■ **WHAT YOU NEED TO DO**
Each line from the start of the entries through the line that contains "global placement: 35.6" should be output exactly, please.

**** RECORDS SUPPLIED

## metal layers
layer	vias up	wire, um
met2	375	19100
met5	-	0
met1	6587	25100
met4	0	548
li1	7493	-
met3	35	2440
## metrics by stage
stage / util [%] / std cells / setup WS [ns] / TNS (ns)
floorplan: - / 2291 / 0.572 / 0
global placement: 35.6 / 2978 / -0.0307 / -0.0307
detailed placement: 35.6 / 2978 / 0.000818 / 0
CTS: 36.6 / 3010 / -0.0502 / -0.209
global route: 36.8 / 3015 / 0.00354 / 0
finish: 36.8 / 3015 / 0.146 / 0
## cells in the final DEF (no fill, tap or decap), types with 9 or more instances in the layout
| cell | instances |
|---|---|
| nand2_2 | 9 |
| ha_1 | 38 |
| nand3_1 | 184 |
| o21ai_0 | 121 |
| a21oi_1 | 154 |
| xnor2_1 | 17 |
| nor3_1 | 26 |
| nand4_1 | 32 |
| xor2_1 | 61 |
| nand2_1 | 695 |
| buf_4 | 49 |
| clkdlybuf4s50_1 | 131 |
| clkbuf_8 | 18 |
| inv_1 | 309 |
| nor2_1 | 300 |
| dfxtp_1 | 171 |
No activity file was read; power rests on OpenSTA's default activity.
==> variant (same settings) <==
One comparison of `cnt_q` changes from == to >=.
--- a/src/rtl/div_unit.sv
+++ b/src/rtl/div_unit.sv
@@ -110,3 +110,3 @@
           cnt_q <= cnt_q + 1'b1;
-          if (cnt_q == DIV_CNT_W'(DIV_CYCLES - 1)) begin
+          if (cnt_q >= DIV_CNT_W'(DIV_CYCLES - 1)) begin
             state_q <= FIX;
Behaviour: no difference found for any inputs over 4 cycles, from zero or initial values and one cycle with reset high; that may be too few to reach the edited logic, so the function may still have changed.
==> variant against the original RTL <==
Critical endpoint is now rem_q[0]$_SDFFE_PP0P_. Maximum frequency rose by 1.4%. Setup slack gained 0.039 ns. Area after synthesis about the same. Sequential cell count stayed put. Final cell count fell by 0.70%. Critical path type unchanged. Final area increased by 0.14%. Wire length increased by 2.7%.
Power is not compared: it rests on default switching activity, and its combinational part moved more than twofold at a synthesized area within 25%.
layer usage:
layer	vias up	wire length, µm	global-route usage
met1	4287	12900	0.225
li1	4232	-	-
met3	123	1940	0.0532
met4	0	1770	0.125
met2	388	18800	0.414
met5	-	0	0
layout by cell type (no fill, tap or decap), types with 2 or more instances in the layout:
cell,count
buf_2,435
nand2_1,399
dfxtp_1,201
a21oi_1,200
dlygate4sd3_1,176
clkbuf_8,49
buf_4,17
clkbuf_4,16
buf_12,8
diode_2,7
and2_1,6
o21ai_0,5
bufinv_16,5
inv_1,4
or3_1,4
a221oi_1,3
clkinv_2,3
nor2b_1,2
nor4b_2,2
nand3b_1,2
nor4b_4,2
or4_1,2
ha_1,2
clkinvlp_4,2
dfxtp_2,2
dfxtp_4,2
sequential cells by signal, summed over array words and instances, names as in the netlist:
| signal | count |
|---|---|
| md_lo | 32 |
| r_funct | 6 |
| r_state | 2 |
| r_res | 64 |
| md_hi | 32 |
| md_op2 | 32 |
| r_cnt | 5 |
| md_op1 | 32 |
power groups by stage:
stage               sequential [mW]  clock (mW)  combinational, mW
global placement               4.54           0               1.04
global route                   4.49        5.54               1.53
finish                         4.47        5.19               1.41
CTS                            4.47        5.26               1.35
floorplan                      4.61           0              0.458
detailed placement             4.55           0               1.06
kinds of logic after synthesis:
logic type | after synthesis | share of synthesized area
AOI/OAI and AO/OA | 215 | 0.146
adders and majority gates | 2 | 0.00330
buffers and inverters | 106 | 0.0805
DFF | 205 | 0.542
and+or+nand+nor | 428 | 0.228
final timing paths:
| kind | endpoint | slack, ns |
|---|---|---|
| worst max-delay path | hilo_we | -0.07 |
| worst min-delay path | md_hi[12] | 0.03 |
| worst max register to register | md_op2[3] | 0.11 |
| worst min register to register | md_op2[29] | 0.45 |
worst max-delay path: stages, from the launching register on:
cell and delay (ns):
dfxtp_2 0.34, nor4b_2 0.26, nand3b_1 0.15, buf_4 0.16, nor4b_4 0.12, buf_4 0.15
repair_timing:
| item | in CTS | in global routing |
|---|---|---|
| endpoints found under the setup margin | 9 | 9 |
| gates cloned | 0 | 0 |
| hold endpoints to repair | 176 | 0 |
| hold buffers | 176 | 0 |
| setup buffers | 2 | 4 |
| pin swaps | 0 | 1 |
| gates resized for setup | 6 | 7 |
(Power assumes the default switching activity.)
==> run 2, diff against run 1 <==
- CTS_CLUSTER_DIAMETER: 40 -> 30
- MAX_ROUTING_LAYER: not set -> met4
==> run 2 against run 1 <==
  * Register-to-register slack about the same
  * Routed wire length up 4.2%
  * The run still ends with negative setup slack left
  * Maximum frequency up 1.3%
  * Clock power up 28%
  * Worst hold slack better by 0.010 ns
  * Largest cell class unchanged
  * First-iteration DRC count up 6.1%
File: config.mk
export PLATFORM = sky130hd
export DESIGN_NAME = tbu_byte_sched
export DESIGN_NICKNAME = d
export VERILOG_FILES = /design/src/rtl/tbu_byte_sched.sv
export SDC_FILE = /design/constraint.sdc
export NUM_CORES = 1
export LEC_CHECK = 0
export ABC_CLOCK_PERIOD_IN_PS = 5300
export CAP_MARGIN = 10
export CORE_MARGIN = 5
export CORE_UTILIZATION = 55
export CTS_BUF_LIST = sky130_fd_sc_hd__clkbuf_8
export CTS_CLUSTER_DIAMETER = 40
export CTS_CLUSTER_SIZE = 40
export DETAILED_ROUTE_END_ITERATION = 12
export HOLD_SLACK_MARGIN = 0.15
export PLACE_DENSITY = 0.73
export REMOVE_ABC_BUFFERS = 1
export SETUP_SLACK_MARGIN = 0.15
export SKIP_LAST_GASP = 1
export SLEW_MARGIN = 25
export SYNTH_ARGS = -nofsm -noshare
export SYNTH_HDL_FRONTEND = slang
export SYNTH_SLANG_ARGS = --single-unit
File: constraint.sdc
create_clock -name clk -period 5.3 [get_ports clk]
set_input_delay 1.06 -clock clk [delete_from_list [all_inputs] [get_ports clk]]
set_output_delay 1.06 -clock clk [all_outputs]
set_load 0.05 [all_outputs]
File: src/rtl/tbu_byte_sched.sv
// Ping-pong bit-to-byte scheduler between the traceback unit and a byte consumer.
// Each block arrives newest-bit-first and is read out oldest-byte-first over valid/ready.
module tbu_byte_sched #(
  parameter int BLK_BITS = 32
) (
  input  logic       clk,
  input  logic       rst,
  input  logic       tbu_bit_i,
  input  logic       tbu_valid_i,
  output logic       tbu_ready_o,
  output logic [7:0] byte_o,
  output logic       byte_valid_o,
  input  logic       byte_ready_i,
  output logic       byte_last_o,
  output logic       ovf_o
);

  localparam int NBYTES = BLK_BITS / 8;
  localparam int IW     = $clog2(BLK_BITS);
  localparam int RW     = (NBYTES > 1) ? $clog2(NBYTES) : 1;
  localparam logic [IW-1:0] IDX_TOP = IW'(BLK_BITS - 1);
  localparam logic [RW-1:0] RB_LAST = RW'(NBYTES - 1);

  typedef enum logic {IDLE, SEND} state_t;

  logic [BLK_BITS-1:0] bank_q [2];
  logic [1:0]          full_q;
  logic                wr_bank_q;
  logic                rd_bank_q;
  logic [IW-1:0]       wr_idx_q;
  logic [RW-1:0]       rd_byte_q;
  state_t              state_q, state_d;

  logic          wr_acc;
  logic          wr_done;
  logic          load_first;
  logic          load_next;
  logic          rd_release;
  logic [RW-1:0] rd_byte_nxt;
  logic [7:0]    nxt_byte;

  assign tbu_ready_o = !full_q[wr_bank_q];
  assign wr_acc      = tbu_valid_i && tbu_ready_o;
  assign wr_done     = wr_acc && (wr_idx_q == '0);

  // Byte k of the bank holds bits 8k..8k+7 with the oldest bit at the LSB.
  assign rd_byte_nxt = load_first ? '0 : rd_byte_q + RW'(1);
  assign nxt_byte    = 8'(bank_q[rd_bank_q] >> {rd_byte_nxt, 3'b000});

  always_comb begin
    state_d    = state_q;
    load_first = 1'b0;
    load_next  = 1'b0;
    rd_release = 1'b0;
    case (state_q)
      IDLE: begin
        if (full_q[rd_bank_q]) begin
          load_first = 1'b1;
          state_d    = SEND;
        end
      end
      SEND: begin
        if (byte_ready_i) begin
          if (rd_byte_q == RB_LAST) begin
            rd_release = 1'b1;
            state_d    = IDLE;
          end else begin
            load_next = 1'b1;
          end
        end
      end
      default: state_d = IDLE;
    endcase
  end

  always_ff @(posedge clk or posedge rst) begin
    if (rst) state_q <= IDLE;
    else     state_q <= state_d;
  end

  // Storage carries no reset: the full flags alone decide what is readable.
  always_ff @(posedge clk) begin
    if (wr_acc) bank_q[wr_bank_q][wr_idx_q] <= tbu_bit_i;
  end

  always_ff @(posedge clk or posedge rst) begin
    if (rst) begin
      full_q       <= '0;
      wr_bank_q    <= 1'b0;
      rd_bank_q    <= 1'b0;
      wr_idx_q     <= IDX_TOP;
      rd_byte_q    <= '0;
      byte_o       <= '0;
      byte_valid_o <= 1'b0;
      byte_last_o  <= 1'b0;
      ovf_o        <= 1'b0;
    end else begin
      if (wr_acc) begin
        wr_idx_q <= wr_done ? IDX_TOP : wr_idx_q - IW'(1);
        if (wr_done) wr_bank_q <= !wr_bank_q;
      end
      // A completing write and a release always target different banks.
      if (wr_done)    full_q[wr_bank_q] <= 1'b1;
      if (rd_release) full_q[rd_bank_q] <= 1'b0;
      if (tbu_valid_i && !tbu_ready_o) ovf_o <= 1'b1;

      if (load_first || load_next) begin
        byte_o       <= nxt_byte;
        byte_valid_o <= 1'b1;
        byte_last_o  <= (rd_byte_nxt == RB_LAST);
        rd_byte_q    <= rd_byte_nxt;
      end else if (rd_release) begin
        byte_valid_o <= 1'b0;
        byte_last_o  <= 1'b0;
        rd_bank_q    <= !rd_bank_q;
      end
    end
  end

endmodule

# Yosys cells after proc, flatten, opt, wreduce, memory -nomap -nowiden
# Memories as Yosys holds them, arrays and structs flattened.
# Cells that the tools add are included.
# Widths: inputs -> output; s select.
[totals]
input_bits = 5
mem_bits_rw = 64
output_inout_bits = 12
ff_bits = 23
word_cells = 70
memories = 1
[op_classes]
magnitude_cmp = 6
reduce_logical = 14
bitwise = 5
n_mux = 29
add_sub_neg = 2
n_shift = 1
n_eq_ne = 2
[memory_table]
columns = ["memory", "words", "width", "read_ports", "rd_clocked_by_memory_dff", "wr", "line", "source"]
rows = [
  ["bank_q", 2, 32, 1, 0, 1, "26", "logic [BLK_BITS-1:0] bank_q [2];"],
]
[ops]
columns = ["op", "n"]
rows = [
  ["$mux 32", 1],
  ["$shr 32x5->8", 1],
  ["$mux 1", 20],
  ["$logic_and 1x1->1", 6],
  ["$lt 5x6->1 const B", 1],
  ["$mux 2", 3],
  ["$demux 1 s5", 1],
  ["$ge 5x1->1 const B", 1],
  ["$logic_not 5->1", 1],
  ["$mux 5", 1],
  ["$sub 5x1->5 const B", 1],
  ["$eq 2x2->1 const B", 2],
  ["$lt 1x2->1 const B", 2],
  ["$reduce_and 2->1", 2],
  ["$logic_not 1->1", 3],
  ["$add 2x1->2 const B", 1],
  ["$and 2x2->2", 1],
  ["$demux 1 s1", 2],
  ["$ge 1x1->1 const B", 2],
  ["$not 1->1", 2],
  ["$not 2->2", 1],
  ["$or 2x2->2", 1],
  ["$pmux 1 s2", 1],
  ["$reduce_bool 2->1", 1],
  ["$logic_or 1x1->1", 1],
]

# Longest topological paths before layout
[logic_depth]
word_depth = 8
depth_mapped = 6
depth_no_buf = 5

# Worst setup path before layout
# Ideal clock, no wire load.
[synth_path]
path_kind = "register to output"
start = "register full_q[1]"
end = "output port tbu_ready_o"
arrival_time_ns = 1.198
n_path_buf = 1
stages_incl_launch_ff = 3
path_slack_ns = 3.042
required_ns = 4.240
cell_sequence = "dfrtp_1 > buf_2 > mux2i_2"
[synth_between]
elab_chain_len = 3
[synth_lines]
columns = ["item", "line", "source"]
rows = [
  ["from (decl)", "27", "logic [1:0] full_q;"],
  ["from (signal assigned)", "88", "full_q <= '0;"],
  ["from (signal, indexed assignment)", "103", "if (wr_done) full_q[wr_bank_q] <= 1'b1;"],
  ["from (signal, indexed assignment)", "104", "if (rd_release) full_q[rd_bank_q] <= 1'b0;"],
  ["$mux 1 (implied by the code) (2 in a row)", "42", "assign tbu_ready_o = !full_q[wr_bank_q];"],
  ["$logic_not 1->1", "42", ""],
  ["to (decl)", "10", "output logic tbu_ready_o,"],
]
# Every way passes these cells. The select of a mux whose other input is x is not followed.

# Worst setup path in the final report
# Same ends and word-level chain as after synthesis.

==> metrics.md <==
| Metric | Value |
|---|---|
| Vias | `about 2.7k` |
| Instance count of the mapped netlist | `around 340` |
| Number of search-and-repair iterations in the first detailed-routing pass | `5` |
| Total half-perimeter wirelength after legalization and detailed placement | `5730 um` |
| Cell area power density | `544 mW/mm^2` |
| Leakage Power | `roughly 0.0016 uW` |
| Worst slew margin | `between 30% and 40%` |
| # Max-Cap Violations | `0` |
| Portion of synthesized cell area occupied by the leading cell type | `a little under half` |
| Num ports | `17` |
| Initial core utilization | `56.4%` |
| H-tree Lvls | `3` |
| Worst EP required | `approximately 4200 ps` |
| Unique cell type count in the Yosys netlist | `47` |
| Startpoint type of the worst setup path | `flip-flop` |
| GP Congestion | `~0.78` |
| Post-CTS resize count | `0` |
| Timing-limited maximum frequency | `about 320 MHz` |
| Worst Setup Slack, final | `around 2100 ps` |
| Worst skew pair latency | `360 ps` |
| Fin crit period | `3160 ps` |
| Setup TNS | `0 ps` |
| End point of the critical path | `tbu_ready_o` |
| Pin count of the biggest net entering global routing | `65` |
| R2r setup slk | `roughly 2800 ps` |
| RSZ-0062 raised after global routing | `no` |
| Port Buf Inserts | `16` |
| Layout cell share with drive strength beyond 1 | `13.2%` |
| Final max-slew violation count | `0` |
| Vias in the first global route | `approximately 2.7k` |
| Final core utilization | `between 60 and 70%` |
| Post-placement setup slack | `2380 ps` |
| Number of antenna cells inserted | `0` |
| Global-route wire length before repair | `roughly 15,000 um` |
| Final worst-path cycle share | `between 50 and 60%` |
| CP endpoint kind | `output port` |
| Initial DRC count | `206` |
| Average detailed-routed wire length per instance | `roughly 20 um` |
| Number of buffers inserted during clock tree synthesis | `9` |
| Clock buffer depth | `2` |
| Total number of cells along the worst setup path | `2` |
| Slew at the pin closest to its max-slew limit | `1030 ps` |
| Initial antenna violation count | `0` |
| Number of cells on the worst reg-to-reg path | `4` |
| Clock Sinks | `87` |
| Launching element of the worst setup path | `full_q[1]` |
| Net Sw Frac | `41.9%` |
| Area of all placed cells without fillers | `0.00446 mm^2` |
| Worst Setup Path Type | `reg2out` |
| Outcome | `complete, no violations` |
| Cell accounting for the most synthesized area | `sky130_fd_sc_hd__edfxtp_1` |
| Placed Cells | `~430` |
| Netlist area before placement | `~0.004 mm^2` |
| Crit Reg-Reg Startpoint | `rd_byte_q[0]` |
| Drt via density | `~6.1` |
| P_int | `~1400 uW` |
| Final wirelength | `8990 um` |
| CP max-delay cell | `sky130_fd_sc_hd__clkdlybuf4s50_1` |
| Worst VDD drop | `about 0.31 mV` |
| ANT nets after route | `0` |
| Largest delay share family, worst path | `buffers and inverters` |
| Number of flip-flops and latches in the synthesized netlist | `87` |
| Count of final setup violators | `0` |
| Mean cell area of the mapped netlist | `around 12 um^2` |
| Max Fanout on Critical Path | `9` |
| Core ar. | `about 0.0073 mm^2` |
| R2R Path End | `byte_o[7]` |
| Die span in x | `just under 100 um` |
| Sequential power share | `roughly 41%` |
| Site row count | `31` |
| Clock Skews | `roughly 12 ps` |
| TritonCTS clock tree | `yes` |
| Clock root buffer | `sky130_fd_sc_hd__clkbuf_8` |
| Combined global-route utilization of all metal layers | `between 20% and 30%` |
| Vert. Die Dim | `slightly below 100 um` |
| Drt drc | `0` |
| Post-CTS Setup Inserts | `0` |
| Cells along the critical path | `mux2i_2 > clkdlybuf4s50_1` |
| Net switching power figure | `just over 1000 uW` |
| CP bufs+invs | `1` |
| Area Overhead vs Synth | `9.03%` |
| Reg clk slew, reported paths | `80 ps` |
| Overall die area | `about 0.0093 mm^2` |
| Post-route non-filler standard cell count | `between 400 and 500` |
| Sequential cell area fraction in the yosys report | `just over 60%` |
| Number of hold violations in the final report | `0` |
| Main area contributors after synthesis | `sky130_fd_sc_hd__edfxtp_1 47%, sky130_fd_sc_hd__dfrtp_1 11%, sky130_fd_sc_hd__nor2_1 6.1%, sky130_fd_sc_hd__dfstp_2 3.2%, sky130_fd_sc_hd__mux2_2 2.2%` |
| Number of buffers added to fix hold violations after cts | `0` |
| Cell area after placement | `approximately 0.0043 mm^2` |
| Worst hold-check path type | `reg2reg` |
| Global-route congestion overflow total | `0` |
| Power share of the combinational group | `40.4%` |
| Data arrival time of the critical path | `between 2000 and 2500 ps` |
| Portion of total power attributed to the clock network | `~18%` |
| Largest stage delay on the critical path | `880 ps` |
| Layout Nets | `roughly 360` |
| Yosys warns | `0` |
## worst min path at each step
stage / from / end / slack (ps) / depth (start not counted)
after CTS: byte_valid_o / byte_valid_o / 500 / 2
after global routing: byte_valid_o / byte_valid_o / 530 / 2
final: ovf_o / ovf_o / 490 / 1
after global placement: byte_valid_o / byte_valid_o / 470 / 2
after floorplan: rd_byte_q[1] / rd_byte_q[1] / 470 / 1
after detailed placement: ovf_o / ovf_o / 470 / 1
## Yosys cell counts, drive strengths merged
| master | number |
|---|---|
| ha | 6 |
| dfrtp | 18 |
| nand3b | 4 |
| o21bai | 1 |
| nand4 | 1 |
| nand3 | 4 |
| o21ai | 3 |
| a21oi | 11 |
| or3 | 1 |
| edfxtp | 64 |
| nor3 | 4 |
| nor2b | 1 |
| a21boi | 9 |
| and3b | 1 |
| dfstp | 5 |
| o22ai | 1 |
| xor2 | 2 |
| buf | 11 |
| nand2 | 18 |
| a32oi | 1 |
| and3 | 8 |
| mux2i | 10 |
| a221o | 8 |
| mux2 | 9 |
| nand2b | 1 |
| o22a | 3 |
| o211ai | 9 |
| a31oi | 4 |
| inv | 16 |
| xnor2 | 3 |
| o31a | 8 |
| o2111ai | 8 |
| nor2 | 66 |
| or3b | 2 |
| a2111oi | 4 |
| a22o | 1 |
| clkbuf | 10 |
## sequential cells by signal, summed over array words and instances (netlist names)
name          flops
byte_o            8
bank_q           64
full_q            2
ovf_o             1
wr_idx_q          5
rd_bank_q         1
byte_valid_o      1
byte_last_o       1
rd_byte_q         2
wr_bank_q         1
state_q           1
## metrics by stage
| step | total power [uW] | hold WS [ps] |
|---|---|---|
| floorplan | 1650 | 470 |
| global placement | 1970 | 468 |
| detailed placement | 1990 | 472 |
| CTS | 2420 | 500 |
| global route | 2550 | 535 |
| finish | 2430 | 490 |
## cell usage in the layout (no fill, tap or decap), drive strengths merged, types with 3 or more instances in the layout
cell,n
a221o,8
a21oi,11
nor2,66
xnor2,3
o2111ai,8
dfrtp,18
a31oi,4
inv,19
nand3,4
a21boi,9
nand3b,4
a2111oi,4
nand2,18
nor3,4
o211ai,9
mux2i,10
edfxtp,64
clkdlybuf4s50,16
o21ai,3
ha,6
dfstp,5
mux2,9
clkbuf,9
o31a,8
o22a,3
and3,8
## routing by layer
layer	track usage (%)	wire length [um]
met1	30.0	3960
met4	7.11	132
met2	34.7	4380
met3	2.97	525
met5	0	0
## power by group through the flow
stage | logic (uW) | registers, uW | clock network [uW]
after global routing | 1050 | 1030 | 471
final | 980 | 1000 | 440
after floorplan | 536 | 1120 | 0
after global placement | 961 | 1010 | 0
after detailed placement | 977 | 1020 | 0
after CTS | 981 | 1000 | 442
## cells by family (layout without fill, tap and decap cells)
logic type | Yosys count | in the layout | synth area share (%)
fa+ha+maj | 6 | 6 | 1.84
simple gates | 111 | 111 | 12.4
compound gates | 71 | 71 | 13.8
flops | 87 | 87 | 61.2
xor+xnor | 5 | 5 | 1.07
buf+inv | 37 | 50 | 4.22
mux | 19 | 19 | 5.42
## area by class of cell
class	instances	area [um^2]
multi-input cells	212	1410
clock inverters	7	58.8
fillers	601	2800
repair buffers	18	175
flip-flops and latches	87	2500
well taps	99	124
inverters	16	60.1
clock buffers	9	124
## worst reg2reg max path, cell delays in order (launching register included)
cell and delay (ps):
sky130_fd_sc_hd__dfrtp_1 780, sky130_fd_sc_hd__ha_1 310, sky130_fd_sc_hd__and3b_1 220, sky130_fd_sc_hd__a21oi_1 800, sky130_fd_sc_hd__a221o_1 290
No activity file was read; power rests on OpenSTA's default activity.
--- src/rtl/sync_fifo.sv ---
// Synchronous FIFO with an asynchronous head read. Occupancy is tracked by an
// explicit counter one bit wider than the pointers, so full and empty are never
// ambiguous. DEPTH must be a power of two so the pointers wrap naturally.
module sync_fifo
    import mmio_uart_ctrl_pkg::*;
#(
    parameter int WIDTH = 8,
    parameter int DEPTH = 8
) (
    input  logic             clk,
    input  logic             rst,
    input  logic             push,
    input  logic [WIDTH-1:0] din,
    input  logic             pop,
    output logic [WIDTH-1:0] dout,
    output logic             full,
    output logic             empty
);

    localparam int PTR_W = $clog2(DEPTH);
    localparam int CNT_W = PTR_W + 1;

    logic [WIDTH-1:0] mem [DEPTH];
    logic [PTR_W-1:0] rd_ptr;
    logic [PTR_W-1:0] wr_ptr;
    logic [CNT_W-1:0] count;
    logic             do_push;
    logic             do_pop;

    assign full  = (count == CNT_W'(DEPTH));
    assign empty = (count == '0);

    // A pop on an empty FIFO is ignored; a push into a full FIFO only goes
    // through when the same cycle frees a slot with a pop.
    assign do_pop  = pop && !empty;
    assign do_push = push && (!full || do_pop);

    assign dout = mem[rd_ptr];

    // Storage array is not reset; only the pointers define what is valid.
    always_ff @(posedge clk) begin
        if (do_push) begin
            mem[wr_ptr] <= din;
        end
    end

    // Pointer and occupancy bookkeeping; reset flushes the FIFO.
    always_ff @(posedge clk) begin
        if (rst) begin
            rd_ptr <= '0;
            wr_ptr <= '0;
            count  <= '0;
        end else begin
            if (do_push) begin
                wr_ptr <= wr_ptr + PTR_W'(1);
            end
            if (do_pop) begin
                rd_ptr <= rd_ptr + PTR_W'(1);
            end
            case ({do_push, do_pop})
                2'b10:   count <= count + CNT_W'(1);
                2'b01:   count <= count - CNT_W'(1);
                default: count <= count;
            endcase
        end
    end

endmodule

********

■ **TASK OUTPUT**
## metal layers
layer	vias up	wire, um
met2	375	19100
met5	-	0
met1	6587	25100
met4	0	548
li1	7493	-
met3	35	2440
## metrics by stage
stage / util [%] / std cells / setup WS [ns] / TNS (ns)
floorplan: - / 2291 / 0.572 / 0
global placement: 35.6 / 2978 / -0.0307 / -0.0307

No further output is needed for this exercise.